The Braswell family had everything people would kill for: money, looks, power. But their eldest son, the family's shining light, died in a bizarre fishing accident. And when he disappeared-hauled into the depths by the giant marlin he had been fighting-he took with him a secret so corrupt that it could destroy the Braswells.
Ten years later, a huge airliner crashes in the steamy shallows off the Florida coast, killing all aboard. Helping pull bodies from the water, Thorn finds himself drawn into a bizarre conspiracy: someone has developed a high tech weapon capable of destroying electrical systems in a powerful flash. The terrorist potential is huge. How are the secretive Braswells and their family-owned company, MicroDyne, involved? And what does it have to do with the family's obsessive hunt for the great marlin that killed their golden boy?
With the Braswells, James W. Hall introduces one of the most evil and dysfunctional families in the history of fiction. And, along with Thorn, he brings back favorite characters from his earlier books, including Alexandra Rafferty and her father, Lawton Collins, a retired and increasingly dotty former police investigator whose methods of investigation result in his kidnapping. A story that bristles with all the heat and tension of a tropical Florida summer, Blackwater Sound is destined to rank among the greatest suspense thrillers of the new decade.

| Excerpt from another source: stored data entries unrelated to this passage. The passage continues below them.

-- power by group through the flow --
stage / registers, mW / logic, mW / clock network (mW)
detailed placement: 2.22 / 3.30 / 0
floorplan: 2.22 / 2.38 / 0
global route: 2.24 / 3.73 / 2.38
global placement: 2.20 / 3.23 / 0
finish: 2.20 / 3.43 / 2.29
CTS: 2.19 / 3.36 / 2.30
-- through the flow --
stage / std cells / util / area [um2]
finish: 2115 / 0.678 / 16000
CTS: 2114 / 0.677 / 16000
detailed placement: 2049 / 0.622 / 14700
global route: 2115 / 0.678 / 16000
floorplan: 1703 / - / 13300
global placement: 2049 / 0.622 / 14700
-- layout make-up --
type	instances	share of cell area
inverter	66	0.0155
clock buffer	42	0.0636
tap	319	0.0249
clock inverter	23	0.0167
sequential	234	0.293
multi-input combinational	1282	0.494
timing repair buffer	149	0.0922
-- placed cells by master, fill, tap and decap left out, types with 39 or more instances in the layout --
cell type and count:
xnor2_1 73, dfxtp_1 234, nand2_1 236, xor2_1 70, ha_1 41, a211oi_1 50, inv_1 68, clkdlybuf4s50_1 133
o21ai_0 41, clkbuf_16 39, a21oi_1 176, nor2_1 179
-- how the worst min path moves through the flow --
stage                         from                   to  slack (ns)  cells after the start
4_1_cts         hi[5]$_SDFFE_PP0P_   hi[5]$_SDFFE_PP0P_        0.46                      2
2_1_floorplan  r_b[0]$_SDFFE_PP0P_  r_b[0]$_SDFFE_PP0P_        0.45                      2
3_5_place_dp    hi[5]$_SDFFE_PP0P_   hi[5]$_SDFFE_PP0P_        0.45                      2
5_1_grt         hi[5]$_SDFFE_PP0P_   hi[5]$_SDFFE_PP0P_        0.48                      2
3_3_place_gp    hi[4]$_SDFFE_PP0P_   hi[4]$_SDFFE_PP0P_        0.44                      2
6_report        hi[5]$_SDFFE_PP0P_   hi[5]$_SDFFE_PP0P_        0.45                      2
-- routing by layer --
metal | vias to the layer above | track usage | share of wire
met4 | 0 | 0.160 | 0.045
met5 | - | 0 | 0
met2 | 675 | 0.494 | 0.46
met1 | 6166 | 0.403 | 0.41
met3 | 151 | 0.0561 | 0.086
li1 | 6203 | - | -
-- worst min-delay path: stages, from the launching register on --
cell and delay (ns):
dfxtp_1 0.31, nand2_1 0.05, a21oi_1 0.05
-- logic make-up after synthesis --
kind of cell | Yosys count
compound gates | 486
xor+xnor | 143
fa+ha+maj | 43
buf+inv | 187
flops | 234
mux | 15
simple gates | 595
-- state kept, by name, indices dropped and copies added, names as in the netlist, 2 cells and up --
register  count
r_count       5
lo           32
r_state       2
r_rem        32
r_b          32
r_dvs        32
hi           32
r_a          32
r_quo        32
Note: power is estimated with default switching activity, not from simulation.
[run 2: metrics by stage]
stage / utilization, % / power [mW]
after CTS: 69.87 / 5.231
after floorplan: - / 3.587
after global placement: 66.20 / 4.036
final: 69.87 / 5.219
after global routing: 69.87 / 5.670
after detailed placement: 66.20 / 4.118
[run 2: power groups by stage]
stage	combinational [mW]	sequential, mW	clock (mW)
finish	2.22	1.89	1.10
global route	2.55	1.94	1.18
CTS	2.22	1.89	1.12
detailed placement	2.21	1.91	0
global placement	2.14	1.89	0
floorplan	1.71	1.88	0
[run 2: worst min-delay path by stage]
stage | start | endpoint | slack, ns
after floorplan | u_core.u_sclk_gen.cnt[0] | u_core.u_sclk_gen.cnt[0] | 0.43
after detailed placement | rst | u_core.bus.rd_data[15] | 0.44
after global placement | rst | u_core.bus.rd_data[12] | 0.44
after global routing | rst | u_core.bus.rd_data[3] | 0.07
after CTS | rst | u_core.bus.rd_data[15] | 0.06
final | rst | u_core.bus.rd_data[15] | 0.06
[config.mk]
export PLATFORM = sky130hd
export DESIGN_NAME = div
export DESIGN_NICKNAME = d
export VERILOG_FILES = /design/src/rtl/div_pkg.sv /design/src/rtl/div_step.sv /design/src/rtl/div.sv
export SDC_FILE = /design/constraint.sdc
export NUM_CORES = 1
export LEC_CHECK = 0
export BUFFER_PORTS_ARGS = -buffer_cell sky130_fd_sc_hd__buf_2
export CELL_PAD_IN_SITES_DETAIL_PLACEMENT = 1
export CELL_PAD_IN_SITES_GLOBAL_PLACEMENT = 1
export CORE_ASPECT_RATIO = 1.25
export CORE_UTILIZATION = 42
export CTS_BUF_LIST = sky130_fd_sc_hd__clkbuf_4 sky130_fd_sc_hd__clkbuf_8
export CTS_CLUSTER_DIAMETER = 100
export CTS_CLUSTER_SIZE = 24
export DETAILED_ROUTE_END_ITERATION = 8
export PLACE_DENSITY = 0.9
export REMOVE_ABC_BUFFERS = 1
export SYNTH_ARGS = -nofsm -noshare
export SYNTH_HDL_FRONTEND = slang
export SYNTH_SLANG_ARGS = --single-unit
[constraint.sdc]
create_clock -name div_clk -period 3.7 [get_ports div_clk]
set_input_delay 0 -clock div_clk [delete_from_list [all_inputs] [get_ports div_clk]]
set_output_delay 0 -clock div_clk [all_outputs]
set_load 0.05 [all_outputs]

Though a native of Kentucky, James W. Hall (b. 1947) has lived most of his life in Florida, where he established himself as one of the foremost authors of crime in the Sunshine State. Originally a poet, he began writing crime fiction in the mid-1980s, publishing his first novel, Under Cover of Daylight, in 1986. A murder mystery starring a Key West fisherman named Thorn, it was a well-received beginning to a series that has, to date, yielded twelve books, most recently Dead Last. Besides the Thorn books, Hall has written stories and novels of life in South Florida, as well Hot Damn!, a collection of essays. He teaches writing at Florida International University, and lives with his wife Evelyn. They divide their time between the Florida Keys and the mountains of North Carolina.